Relationships • Relationship is an association among entities • David Kuijt teaches-in CSI 3120 • Relationship Set is a collection of relationships of the same type • FACULTY teach-in CLASSROOMs • Relationships may also have attributes • e.g., the relationship teach-in has an attribute “weekday” and another attribute “time” to store the day and time in which a given Entity of the set FACULTY teaches in a given Entity of the type CLASSROOM
Example Database Design (1) • Application: library database. Authors have written books about various subjects; different libraries in the system may carry these books. • Entities (with attributes in parentheses): • Authors (SS#, name, tel, birthdate) • Books (ISDN, title) • Subjects (sname) • Libraries (lname) • Relations [associating entities in square brackets]: • Wrote-on [Authors, Subjects] • Carry [Libraries, Subjects] • Index [Subjects, Books]
Poor Initial Design • Our first design is a poor model of the real-world system we are examining. Problems in our first design: • no relationship associating authors and books • no relationship associating libraries and books • common queries will be complex and difficult: • Q: what libraries carry books by a given author? • Q: what books has a given author written? • Q: who is the author of a given book? • Q: how many copies of a given book exist at each library? • Q: what edition of a book does the library have?

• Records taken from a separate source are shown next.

Context: an optimization exercise on an open-source flow, tuned for small area. The choices shown serve that exercise and are no tape-out recipe. At most, simulation tests tie the RTL to the original design; equivalence was not proved. No driver is modelled on the clock port, so clocking that relies on it looks cheaper here than on a real chip. Power is estimated from default activity; no workload was simulated.

==> 02-25 <==
==> flow/design.v <==
module warmup(
	input        clk,
	input        rst,
	input        rx,
	output [7:0] result_data,
	output       overflow
);
	reg [2:0] t8;
	function [2:0] succ(input [2:0] v);
		succ = {v[1:0], v[2] ^ (v[0] | ~v[1])};
	endfunction
	wire [2:0] n8 = succ(t8);
	reg [1:0] t3;
	reg [2:0] t7;
	reg [4:0] t31;
	always @(posedge clk) begin
		t8  <= n8;
		t3  <= {t3[0], ~(t3[1] & t3[0])};
		t7  <= {t7[1:0], (t7[2] ^ t7[1]) | ~rst};
		t31 <= {t31[3:0], (t31[4] ^ t31[2]) | ~rst};
	end
	wire tick = (&t8) & (&t3) & (&t7) & (&t31);
	wire [2:0] p = t8;
	localparam [2:0] P0 = 3'd6, P7 = 3'd7;
	wire p0 = (p == P0);
	wire p7 = (p == P7);
	reg [1:0] idx;
	reg       busy;
	reg [2:0] j;
	reg       valid;
	reg [2:0] k;           
	reg [7:0] A, W, B;
	reg       dA, dB;      
	reg       c;           
	reg       dec;         
	wire      rxs = dec;
	reg       ov;          
	localparam K_OTHER = 3'd0, K_AND = 3'd2, K_OR = 3'd3,
	           K_ADD = 3'd4, K_SUB = 3'd5, K_MUL = 3'd6, K_DIV = 3'd7;
	wire is_add = (k == K_ADD);
	wire is_sub = (k == K_SUB);
	wire is_and = (k == K_AND);
	wire is_or  = (k == K_OR);
	wire is_mul = (k == K_MUL);
	wire is_div = (k == K_DIV);
	wire md     = is_mul | is_div;
	wire comp  = (idx == 2'b10);
	wire dtick = tick & busy & ~comp;
	wire stick = tick & ~busy & ~comp & ~rx;
	wire trial = comp & ~busy;
	wire write = comp & busy;
	wire jl    = (j == P7);
	wire first = trial & (j == P0);
	wire lastw = write & jl;
	wire [7:0] op = {rx, A[7:1]};
	reg  [2:0] kn;
	always @* begin
		case (op)
			8'h2B: kn = K_ADD;
			8'h2D: kn = K_SUB;
			8'h2A: kn = K_MUL;
			8'h2F: kn = K_DIV;
			8'h26: kn = K_AND;
			8'h7C: kn = K_OR;
			default: kn = K_OTHER;
		endcase
	end
	wire ins  = busy & ~comp & ((n8 == j) | (tick & jl));
	wire insv = tick ? rx : rxs;
	wire dec_e = dec | (is_div & trial);
	wire x     = md ? (p0 ? (is_div & A[7]) : dB) : A[0];
	wire y     = md ? (dec_e & (W[0] ^ is_div)) : (W[0] ^ is_sub);
	wire ci    = p0 ? (md ? (is_div & dec_e) : is_sub) : c;
	wire s     = x ^ y ^ ci;
	wire co    = (x & y) | (ci & (x | y));
	reg r;
	always @* begin
		if (is_add | is_sub) r = s;
		else if (is_and)     r = A[0] & W[0];
		else if (is_or)      r = A[0] | W[0];
		else                 r = 1'b0;
	end
	wire a_in = (ins & ~idx[1]) ? insv :
	            (write & md) ? (p0 ? (is_div & dec) : dA) : A[0];
	wire w_in = (ins & idx[1]) ? insv : W[0];
	wire b_in = ~comp ? 1'b0 :
	            ~md ? (first ? r : B[0]) :
	            ~busy ? B[0] :
	            (lastw & is_div) ? a_in : s;
	always @(posedge clk) begin
		if (!rst) begin
			idx   <= 2'd0;
			busy  <= 1'b0;
			j     <= P0;
			valid <= 1'b0;
		end else if (comp) begin
			if (p7) begin
				busy <= ~busy;
				if (busy) begin
					j <= succ(j);
					if (jl) begin
						idx   <= 2'd0;
						valid <= 1'b1;
					end
				end
			end
		end else if (stick) begin
			busy <= 1'b1;
		end else if (dtick) begin
			j <= succ(j);
			if (jl) begin
				busy <= 1'b0;
				idx  <= {idx[0], ~idx[1]};
			end
		end
	end
	always @(posedge clk) begin
		A  <= {a_in, A[7:1]};
		W  <= {w_in, W[7:1]};
		dA <= A[0];
		dB <= B[0];
		c  <= co;
		if (dtick & (idx == 2'd0) & jl)
			k <= kn;
		if (comp | (idx[1] & busy))
			B <= {b_in, B[7:1]};
		if (tick)
			dec <= rx;
		else if (trial & is_div & p7)
			dec <= B[0] | co;
		else if (trial & is_mul & p0)
			dec <= A[7];
		if (first) begin
			if (is_div)
				ov <= (p0 | ov) & ~W[0];
			else if (is_mul)
				ov <= 1'b0;
			else if (p7)
				ov <= (is_add | is_sub) & (co ^ is_sub);
		end else if (write & is_mul & (p0 | p7))
			ov <= ov | (p0 ? dB : co);
	end
	assign result_data = B & {8{valid}};
	assign overflow    = ~(ov & valid);
endmodule
==> flow/flow/run.sh <==
#!/bin/bash
# Standard layout with these changes: synthesis maps the logic with several
# ABC scripts and keeps the smallest result; port buffers use the smallest
# buffer; after placement a few clock buffers, each driving one strip of
# flip-flops, make the clock tree, so CTS has
# nothing left to build. Output goes to layout.log and clock_buffer.log
# (ORFS keeps each step's log under orfs/logs).
set -euo pipefail
here=$(pwd)
rm -rf "$here/scripts"
cp -r "$FLOW_HOME/scripts" "$here/scripts"
python3 - "$here/scripts/synth.tcl" <<'PY'
import sys
p = sys.argv[1]
s = open(p).read()
old = "  log_cmd abc {*}$abc_args\n"
assert s.count(old) == 1
s = s.replace(old, "  source $::env(FLOW_FLOW_DIR)/multi_abc.tcl\n")
open(p, "w").write(s)
PY
export SCRIPTS_DIR="$here/scripts"
export ADDER_MAP_FILE=
export FLOW_FLOW_DIR="$here/flow"
export BUFFER_PORTS_ARGS="-buffer_cell sky130_fd_sc_hd__buf_1"
export CTS_ARGS="-clk_nets clk -dont_use_dummy_load"
bash standard.sh synth floorplan place > layout.log 2>&1
export PLACE_ODB="$(ls -d "$here"/orfs/results/*/*/base)/3_place.odb"
export CLOCK_BUFFER_CELL="${CLOCK_BUFFER_CELL:-sky130_fd_sc_hd__clkbuf_8}"
export CLOCK_ROOT_CELL="${CLOCK_ROOT_CELL:-sky130_fd_sc_hd__clkbuf_2}"
export CLOCK_GROUPS="${CLOCK_GROUPS:-3}"
openroad -no_init -exit "$here/flow/clock_buffer.tcl" > clock_buffer.log 2>&1
bash standard.sh >> layout.log 2>&1
==> flow/flow/abc_amap.script <==
strash
dch -f
amap
&get -n
&st
&dch -f
&nf -a
&put
==> flow/flow/abc_nfa2.script <==
&get -n
&st
&dch -f
&nf -a
&st
&syn2
&dch -f
&nf -a
&st
&syn2
&dch -f
&nf -a
&put
==> flow/flow/abc_nfa3.script <==
&get -n
&st
&dch -f
&nf -a -p
&st
&syn2
&dch -f
&nf -a -p
&st
&syn2
&dch -f
&nf -a -p
&st
&syn2
&dch -f
&nf -a -p
&put
==> flow/flow/abc_q2.script <==
&get -n
&st
&synch2
&if -g -K 6
&synch2
&dch -f
&nf -a
&st
&synch2
&dch -f
&nf -a
&st
&syn2
&dch -f
&nf -a
&put
==> flow/flow/abc_q4.script <==
&get -n
&st
&synch2
&if -g -K 6
&synch2
&dch -f
&nf -a -p
&st
&syn2
&dch -f
&nf -a -p
&st
&syn2
&dch -f
&nf -a -p
&put
==> flow/flow/abc_r1.script <==
&get -n
&st
&synch2
&if -g -K 6
&synch2
&dch -f
&nf -a
&st
&syn2
&dch -f
&nf -a
&st
&syn2
&dch -f
&nf -a
&put
==> flow/flow/abc_r4.script <==
&get -n
&st
&dch -f
&nf -a -R 1000
&st
&syn2
&dch -f
&nf -a -R 1000
&st
&syn2
&dch -f
&nf -a -R 1000
&put
==> flow/flow/abc_r5.script <==
&get -n
&st
&dch -f
&nf -a
&st
&syn2
&dch -f
&nf -a
&st
&syn3
&dch -f
&nf -a
&st
&syn4
&dch -f
&nf -a
&put
==> flow/flow/abc_speed.script <==
&get -n
&st
&dch
&nf
&st
&syn2
&if -g -K 6
&synch2
&nf
&st
&syn2
&if -g -K 6
&synch2
&nf
&st
&syn2
&if -g -K 6
&synch2
&nf
&st
&syn2
&if -g -K 6
&synch2
&nf
&st
&syn2
&if -g -K 6
&synch2
&nf
&put
buffer -c
topo
stime -c
upsize -c
dnsize -c
==> flow/flow/clock_buffer.tcl <==
# Split the flip-flops into CLOCK_GROUPS vertical strips of equal size and
# drive each strip's clock pins from one CLOCK_BUFFER_CELL placed at the
# strip's centroid. The clock port drives a single root buffer
# (CLOCK_ROOT_CELL) at the centroid of all sinks, which drives the strip
# buffers. Then legalize.
# Reads and writes the placed design given by PLACE_ODB.
read_db $::env(PLACE_ODB)
set block [ord::get_db_block]
set clknet [$block findNet clk]
set master [[ord::get_db] findMaster $::env(CLOCK_BUFFER_CELL)]
set groups $::env(CLOCK_GROUPS)
set sinks {}
foreach it [$clknet getITerms] {
  set bb [[$it getInst] getBBox]
  lappend sinks [list [expr { ([$bb xMin] + [$bb xMax]) / 2 }] [expr { ([$bb yMin] + [$bb yMax]) / 2 }] $it]
}
set sinks [lsort -integer -index 0 $sinks]
set n [llength $sinks]
set root [odb::dbInst_create $block [[ord::get_db] findMaster $::env(CLOCK_ROOT_CELL)] clkbuf_root]
set rootnet [odb::dbNet_create $block clk_root]
$rootnet setSigType CLOCK
set rx 0
set ry 0
foreach s $sinks {
  set rx [expr { $rx + [lindex $s 0] }]
  set ry [expr { $ry + [lindex $s 1] }]
}
[$root findITerm A] connect $clknet
[$root findITerm X] connect $rootnet
$root setLocation [expr { $rx / $n }] [expr { $ry / $n }]
$root setPlacementStatus PLACED
for { set g 0 } { $g < $groups } { incr g } {
  set lo [expr { $g * $n / $groups }]
  set hi [expr { ($g + 1) * $n / $groups - 1 }]
  set buf [odb::dbInst_create $block $master clkbuf_leaf_$g]
  set net [odb::dbNet_create $block clk_leaf_$g]
  $net setSigType CLOCK
  set sx 0
  set sy 0
  foreach s [lrange $sinks $lo $hi] {
    lassign $s x y it
    set sx [expr { $sx + $x }]
    set sy [expr { $sy + $y }]
    $it disconnect
    $it connect $net
  }
  set m [expr { $hi - $lo + 1 }]
  [$buf findITerm A] connect $rootnet
  [$buf findITerm X] connect $net
  $buf setLocation [expr { $sx / $m }] [expr { $sy / $m }]
  $buf setPlacementStatus PLACED
  puts "clock_buffer: clkbuf_leaf_$g drives $m clock pins"
}
detailed_placement
check_placement -verbose
write_db $::env(PLACE_ODB)
==> flow/flow/multi_abc.tcl <==
# Sourced by synth.tcl in place of its single abc call: maps the design
# with each ABC script in flow/ and keeps the mapping with the least area.
design -save my_pre_abc
set best_area ""
set best_script ""
foreach scr [lsort [glob $::env(FLOW_FLOW_DIR)/abc_*.script]] {
  design -load my_pre_abc
  set args $abc_args
  lset args 1 $scr
  log_cmd abc {*}$args
  set st [tee -q -s result.string stat {*}$lib_args]
  if { [regexp {Chip area for module[^:]*: ([0-9.]+)} $st -> area] } {
    puts "multi_abc: $scr area $area"
    if { $best_area eq "" || $area < $best_area } {
      set best_area $area
      set best_script $scr
      design -save my_best_abc
    }
  }
}
puts "multi_abc: chose $best_script area $best_area"
design -load my_best_abc
==> flow/standard.sh <==
#!/bin/bash
# synth_recipe.tcl (not shown) runs the flow's synth.tcl, then flattens the netlist and writes it again
# the make line also repeats each setting of config.mk as NAME=value (left out here)
make -C /OpenROAD-flow-scripts/flow DESIGN_CONFIG=/design/flow/config.mk WORK_HOME=/design/flow/orfs CLKGATE_MAP_FILE= SYNTH_SCRIPT=/design/flow/synth_recipe.tcl "${@:-finish}"
==> flow/config.mk <==
export PLATFORM = sky130hd
export DESIGN_NAME = warmup
export DESIGN_NICKNAME = warmup
export VERILOG_FILES = /design/flow/design.v
export SDC_FILE = /design/flow/constraint.sdc
export NUM_CORES = 4
export LEC_CHECK = 0
export CAP_MARGIN = 20
export CORE_MARGIN = 2
export CORE_UTILIZATION = 40
export SLEW_MARGIN = 20
==> flow/constraint.sdc <==
create_clock -name core_clock -period 30.0 [get_ports {clk}]
set_input_delay 6.0000 -clock core_clock [delete_from_list [all_inputs] [get_ports {clk}]]
set_output_delay 6.0000 -clock core_clock [all_outputs]
set_load 0.01 [all_outputs]
==> 05-23 (differences from 02-25) <==
--- a/flow/design.v
+++ b/flow/design.v
@@ -31,2 +31,3 @@
 	reg [2:0] k;           
+	reg       rxs;         
 	reg [7:0] A, W, B;
@@ -35,6 +36,5 @@
 	reg       dec;         
-	wire      rxs = dec;
 	reg       ov;          
-	localparam K_OTHER = 3'd0, K_AND = 3'd2, K_OR = 3'd3,
-	           K_ADD = 3'd4, K_SUB = 3'd5, K_MUL = 3'd6, K_DIV = 3'd7;
+	localparam K_OTHER = 3'd0, K_ADD = 3'd1, K_SUB = 3'd2, K_AND = 3'd3,
+	           K_OR = 3'd4, K_MUL = 3'd5, K_DIV = 3'd6;
 	wire is_add = (k == K_ADD);
@@ -46,3 +46,3 @@
 	wire md     = is_mul | is_div;
-	wire comp  = (idx == 2'b10);
+	wire comp  = (idx == 2'd3);
 	wire dtick = tick & busy & ~comp;
@@ -112,3 +112,3 @@
 				busy <= 1'b0;
-				idx  <= {idx[0], ~idx[1]};
+				idx  <= idx + 2'd1;
 			end
@@ -122,2 +122,4 @@
 		c  <= co;
+		if (tick)
+			rxs <= rx;
 		if (dtick & (idx == 2'd0) & jl)
@@ -126,5 +128,3 @@
 			B <= {b_in, B[7:1]};
-		if (tick)
-			dec <= rx;
-		else if (trial & is_div & p7)
+		if (trial & is_div & p7)
 			dec <= B[0] | co;
==> flow/flow/run.sh (replaced) <==
#!/bin/bash
set -euo pipefail
export BUFFER_PORTS_ARGS="-buffer_cell sky130_fd_sc_hd__buf_1"
export CTS_ARGS="-sink_clustering_enable -repair_clock_nets -dont_use_dummy_load -sink_clustering_size 60 -sink_clustering_max_diameter 500 -buf_list sky130_fd_sc_hd__clkbuf_16 -root_buf sky130_fd_sc_hd__clkbuf_16"
bash standard.sh > layout.log 2>&1
removed: flow/flow/abc_amap.script
removed: flow/flow/abc_nfa2.script
removed: flow/flow/abc_nfa3.script
removed: flow/flow/abc_q2.script
removed: flow/flow/abc_q4.script
removed: flow/flow/abc_r1.script
removed: flow/flow/abc_r4.script
removed: flow/flow/abc_r5.script
removed: flow/flow/abc_speed.script
removed: flow/flow/clock_buffer.tcl
removed: flow/flow/multi_abc.tcl
==> notes.md <==
- The run finished with no timing, DRC or antenna violations.
- At the later pin of the worst-skew pair, clock insertion delay measures 0.37 ns.
- The floorplan has 25 rows.
- Of the total power, the share spent switching nets is 0.2340.
- In the layout the tool counted multi-input logic cells amounting to 138.
(the above is from 02-25)
==> notes.md <==
- Multi-input combinational cells in the finished layout were counted as ~130.
- The placement row count is 27.
- The run finished with no timing, DRC or antenna violations.
- For the worst-skew pair, the clock arrives at the later sink with an insertion delay of between 0.2 and 0.3 ns.
- Routed signal wires occupy layers up through met4.
- Of the total power, the share spent switching nets is 0.2211.
- Of the total standard cell area in the layout, the sequential portion is 0.4860.
- Derived from the worst setup path, the maximum achievable clock frequency is 0.1413 GHz.
- Setup slack on the critical path of the routed design comes to 22.92 ns.
- Detailed routing placed a total of 182 um of wire on met3.
(the above is from 05-23)
For 02-25, only the layout was checked, not whether the RTL still works.

-- what the ideal ports hide --
The results above use ideal ports. As a check the final layouts listed here were re-extracted and re-timed, cells and wires unchanged.
Step 1 sets driving cells, clkbuf_16 on the clock port and buf_2 on the other inputs (assumed; they add their load-dependent delay and slew).
Step 2, shift: input delay + t, output delay - t, t = (earliest + latest rising clock arrival at the registers) / 2. This alone moves slack from input paths to output paths.
a / b / c = ideal ports / drivers / drivers and shift; a / b = the first two.
run	t, ns	slack for setup (ns)	worst setup path at the end
02-25	0.390	22.790 / 22.767 / 22.782	input to register
05-23	0.313	22.925 / 22.890 / 23.037	input to register
After both steps every run listed still meets setup and hold. For 02-25, which loses most, drivers alone change the setup slack by -0.023 ns; drivers and shift together by -0.008 ns.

Example Database Design (2) • Application: library database as before • Entities (with attributes in parentheses): • Authors (SS#, name, tel, birthdate) • Books (ISDN, title) • Subjects (sname) • Libraries (lname) • Relations [associating entities in square brackets] (attributes in parentheses): • Wrote [Authors, Books] • In-stock [Libraries, Books] (quantity, edition) • Index [Subjects, Books]

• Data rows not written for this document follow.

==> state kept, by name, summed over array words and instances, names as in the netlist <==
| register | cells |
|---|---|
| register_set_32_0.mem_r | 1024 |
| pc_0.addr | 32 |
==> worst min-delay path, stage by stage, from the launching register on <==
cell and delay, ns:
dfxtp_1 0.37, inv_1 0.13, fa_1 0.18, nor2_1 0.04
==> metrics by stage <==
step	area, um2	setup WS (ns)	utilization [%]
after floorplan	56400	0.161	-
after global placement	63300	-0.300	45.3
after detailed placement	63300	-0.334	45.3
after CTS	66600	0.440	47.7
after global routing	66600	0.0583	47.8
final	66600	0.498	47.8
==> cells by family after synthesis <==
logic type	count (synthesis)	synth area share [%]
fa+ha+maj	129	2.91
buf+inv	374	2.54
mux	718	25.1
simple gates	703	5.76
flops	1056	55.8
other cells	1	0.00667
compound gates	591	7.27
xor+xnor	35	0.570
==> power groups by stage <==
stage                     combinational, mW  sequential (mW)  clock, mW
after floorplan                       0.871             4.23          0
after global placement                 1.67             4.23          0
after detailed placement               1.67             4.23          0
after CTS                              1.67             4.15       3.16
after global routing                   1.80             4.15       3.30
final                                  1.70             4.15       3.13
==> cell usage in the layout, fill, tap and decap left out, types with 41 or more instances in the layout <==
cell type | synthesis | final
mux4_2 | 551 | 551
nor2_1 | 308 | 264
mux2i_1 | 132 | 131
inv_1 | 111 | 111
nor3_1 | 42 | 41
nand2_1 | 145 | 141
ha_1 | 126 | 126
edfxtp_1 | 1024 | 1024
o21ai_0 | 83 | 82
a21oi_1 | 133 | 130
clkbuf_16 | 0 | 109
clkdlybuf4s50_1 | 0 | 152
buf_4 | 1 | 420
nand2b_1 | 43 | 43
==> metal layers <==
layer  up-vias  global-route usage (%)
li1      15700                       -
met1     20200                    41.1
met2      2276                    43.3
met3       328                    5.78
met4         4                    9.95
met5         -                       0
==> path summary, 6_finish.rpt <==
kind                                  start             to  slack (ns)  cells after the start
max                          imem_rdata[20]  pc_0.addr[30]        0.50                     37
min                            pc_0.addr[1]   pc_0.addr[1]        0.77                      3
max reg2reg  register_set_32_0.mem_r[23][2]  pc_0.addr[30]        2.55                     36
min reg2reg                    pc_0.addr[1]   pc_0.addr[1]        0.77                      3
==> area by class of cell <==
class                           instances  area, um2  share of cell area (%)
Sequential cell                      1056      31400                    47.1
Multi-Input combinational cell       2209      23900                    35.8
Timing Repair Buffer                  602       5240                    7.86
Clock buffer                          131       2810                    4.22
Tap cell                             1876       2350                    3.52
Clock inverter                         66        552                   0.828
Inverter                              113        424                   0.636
From an optimization exercise on the open Yosys and OpenROAD flow, aimed at small area, a short achievable clock period and few clock cycles per item; shortcuts taken in it are not production practice.
No activity file was given, so power comes from the tool's default toggle rates.

==> flow/design.v <==
module conv_single(input [8:0] kernel, input [8:0] window, output act_sign);
wire [8:0] m = kernel ~^ window;
wire sa = m[0] ^ m[1] ^ m[2];
wire ca = (m[0] & m[1]) | (m[0] & m[2]) | (m[1] & m[2]);
wire sb = m[3] ^ m[4] ^ m[5];
wire cb = (m[3] & m[4]) | (m[3] & m[5]) | (m[4] & m[5]);
wire e5 = ca & cb & (sa | sb);
wire e4 = (ca & cb) | ((ca | cb) & sa & sb);
wire e3 = (ca & cb) | ((ca | cb) & (sa | sb));
wire e2 = ca | cb | (sa & sb);
wire l1 = m[6] | m[7] | m[8];
wire l2 = (m[6] & m[7]) | (m[6] & m[8]) | (m[7] & m[8]);
wire l3 = m[6] & m[7] & m[8];
assign act_sign = e5 | (e4 & l1) | (e3 & l2) | (e2 & l3);
endmodule
module pipelined_conv(
	input clk,
	input [15:0] input_row,
	input [8:0] weights_in,
	input m12, m16,		 
	output reg [13:0] conv_out);
reg [15:0] R1, R2;
reg [8:0] K;
wire [13:0] sign_acts;
always @(posedge clk) begin
	R1 <= input_row;
	R2 <= R1;
	K <= weights_in;
end
genvar k;
generate
	for (k = 0; k < 14; k = k + 1) begin : g_conv
		conv_single u(.kernel(K),
			.window({input_row[k+2:k], R1[k+2:k], R2[k+2:k]}),
			.act_sign(sign_acts[k]));
	end
endgenerate
always @(posedge clk)
	conv_out <= {sign_acts[13:10] & {4{m16}}, sign_acts[9:8] & {2{m12}}, sign_acts[7:0]};
endmodule
Source: an optimization exercise on an open RTL-to-GDS flow (aim: small area). Production flows keep margins and buffers that such runs may drop.
Where RTL was checked, it was by simulation tests only, not by an equivalence proof against the original.
The clock input has no modelled driver; a real chip could not lean on it and would need a root buffer or a full tree.
No activity file was given, so power comes from the tool's default toggle rates.

== the baseline ==
==> module serial_rx, before the edit <==
module serial_rx (
    input   wire            i_clk,
    input   wire            i_res_n,
    input   wire            i_SerialData,
    input   wire            i_sfp_los,
    output  wire            o_rcv_en_n,
    input   wire    [3:0]   i_dip_sel,   
    output  wire            o_my_lock,
    output  reg             o_rx_lock,
    output  reg     [3:0]   o_data,
    output  reg             o_master
);
    assign o_rcv_en_n = 1'b0;    
    wire            w_sync1bData;
    wire            w_sync1bEn;
    reg     [1:0]   r_los_syncFF;
    wire            w_sfp_los = r_los_syncFF[1];
    always @(posedge i_clk) begin
        r_los_syncFF <= {r_los_syncFF[0], i_sfp_los};
    end
    cdr cdr_inst (
        .i_clk ( i_clk ),
        .i_res_n ( i_res_n ),
        .i_SerialData ( i_SerialData ),
        .o_RecoveryData ( w_sync1bData ),
        .o_DataEn ( w_sync1bEn )
    );
    reg     [9:0]   r_10bShift;
    reg             r_shift_out;
    always @(posedge i_clk) begin
        if (~i_res_n) begin
            r_10bShift <= 10'd0;
        end else if (w_sync1bEn) begin
            r_10bShift <= {r_10bShift[8:0], w_sync1bData};
        end
    end
    always @(posedge i_clk) begin
        r_shift_out <= r_10bShift[9];
    end
    wire            w_k28_5_det = (r_10bShift == 10'b0011111010) |
                                  (r_10bShift == 10'b1100000101);
    reg     [3:0]   r_sym_bitCnt;
    wire            r_sym_capture = r_sym_bitCnt[3] & ~r_sym_bitCnt[1] & r_sym_bitCnt[0];   
    wire            r_out_trig = r_sym_bitCnt[3] & r_sym_bitCnt[1];                       
    wire            r_k28_5_det_FF = r_sym_bitCnt[0];
    always @(posedge i_clk) begin
        if (~i_res_n) begin
            r_sym_bitCnt <= 4'd0;
        end else if (w_sync1bEn) begin
            if (r_sym_capture) begin
                r_sym_bitCnt <= {3'b101, w_k28_5_det};
            end else if (w_k28_5_det) begin
                r_sym_bitCnt <= 4'd0;
            end else begin
                r_sym_bitCnt <= r_sym_bitCnt + 4'd1;
            end
        end else if (r_out_trig) begin
            r_sym_bitCnt <= 4'd0;
        end
    end
    wire    [9:0]   w_sym = {r_shift_out, r_10bShift[9:1]};
    wire    [8:0]   w_dec;
    wire            w_code_err;
    decode_8b10b decode_8b10b (
        .datain ( w_sym ),
        .dispin ( 1'b0 ),
        .dataout ( w_dec ),
        .dispout ( ),
        .code_err ( w_code_err ),
        .disp_err ( )
    );
    wire    [7:0]   w_8b_data = w_dec[7:0];
    reg             r_sym_ce;
    always @(posedge i_clk) begin
        if (~i_res_n) begin
            r_sym_ce <= 1'b1;
        end else if (r_out_trig) begin
            r_sym_ce <= w_code_err;
        end
    end
    reg     [2:0]   r_lock_st;
    wire            r_sym_locked = r_lock_st[2] & (r_lock_st[1] | r_lock_st[0]);
    wire            w_bad_frame;
    always @(posedge i_clk or negedge i_res_n) begin
        if (~i_res_n) begin
            r_lock_st <= 3'd0;
        end else if (w_sfp_los | r_lock_st[1] & r_lock_st[2]) begin
            r_lock_st <= 3'd0;
        end else if (r_sym_locked) begin
            if (w_bad_frame | r_sym_capture & r_sym_ce) begin
                r_lock_st <= 3'd6;
            end
        end else if (w_sync1bEn & r_sym_capture) begin
            if (w_k28_5_det & ~r_sym_ce) begin
                r_lock_st <= r_lock_st + 3'd1;
            end else begin
                r_lock_st <= 3'd0;
            end
        end
    end
    assign o_my_lock = r_sym_locked;
    wire            w_p1_ok = ^w_8b_data[7:0];
    wire            w_frame = r_out_trig & ~r_k28_5_det_FF;
    wire            w_good = w_p1_ok & w_8b_data[7];
    assign          w_bad_frame = w_frame & ~w_good;
    always @(posedge i_clk or negedge i_res_n) begin
        if (~i_res_n) begin
            o_rx_lock <= 1'b0;
            o_data <= 4'd0;
            o_master <= 1'b0;
        end else if (~r_sym_locked | w_bad_frame) begin
            o_data <= o_data & ~i_dip_sel;
        end else if (w_frame) begin
            o_rx_lock <= ~(w_sym[2] ^ w_sym[1]);
            o_master <= w_sym[3] ^ w_sym[0];
            o_data[3:0] <= w_8b_data[4:1];
        end
    end
endmodule
Background: an optimization exercise with open tools, aiming at small area and a short achievable clock period. Do not read the settings as production practice. Only simulation tests tie the RTL to the original design; equivalence was not proved.

==> design/flow/design.v <==
module DFF_8bit(out, inp, clk, rstn);
    output reg [8-1:0] out;
    input [8-1:0] inp;
    input clk, rstn;
    always @ (posedge clk) begin
        if(!rstn) begin
            out <= 8'b0;
        end
        else begin
            out <= inp;
        end
    end
endmodule
module DFF_16bit(out, inp, clk, rstn);
    output reg [16-1:0] out;
    input [16-1:0] inp;
    input clk, rstn;
    always @ (posedge clk) begin
        if(!rstn) begin
            out <= 16'b0;
        end
        else begin
            out <= inp;
        end
    end
endmodule
module DFF_19bit(out, inp, clk, rstn);
    output reg [19-1:0] out;
    input [19-1:0] inp;
    input clk, rstn;
    always @ (posedge clk) begin
        if(!rstn) begin
            out <= 19'b0;
        end
        else begin
            out <= inp;
        end
    end
endmodule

Keys • Fundamental concept for databases • Must be able to uniquely identify things within a database (in the E-R model, Entities and Relationships) • Avoid duplication of results in a search; identify data redundancy in other operations • Halt search on positive results • Quick lookup in underlying data structures used at the Physical Level of abstraction • Examples of possible keys • Student ID number (SS#) is used as a key for most UMD databases having to do with students
Entity Keys • Superkey: set of attributes whose values uniquely identify the entity • candidate key: a minimal superkey (a minimal subset of a superkey whose values still uniquely identify the entity) • primary key: if there is more than one possible candidate key, one is chosen as the primary one used for most entity-identification purposes • weak entity:has no primary key; instead it depends upon another strong entity’s primary key to exist • e.g., CHILDren of EMPLOYEEs are weak; the primary key of EMPLOYEE in addition to the attributes of the CHILD are used for identification • weak entities are “existent dependent” on a strong entity -- when the strong entity gets deleted, so does the weak one
Relationship Keys • Depend upon the entity mapping of the relationship • one-one: the primary key of any of the entities can be used to uniquely distinguish a given relationship between two unique entities. • one-many: the primary key of the “many” entity, plus possibly a subset of the attributes of the relationship, will uniquely identify a given relationship • e.g., MOTHER gave-birth-to CHILD; to identify a specific gave-birth-to relationship requires the primary key of MOTHER and possibly the (date) and (time) attributes of gave-birth-to • many-many: the union of the primary keys of the entities associated, plus possibly a subset of the attributes of the relationship, will uniquely identify a given relationship • e.g., PERSON married PERSON; SS# of both and possibly date
Special Cases • Relationships may associate different entities of the same type • Ternary versions of the above • M-N relationships: many-one mappings are often more useful in practice than many-many mappings. • DUMMY Entities can be used to convert an M-N mapping relationship to a pair of relationships, one M-1 and one N-1.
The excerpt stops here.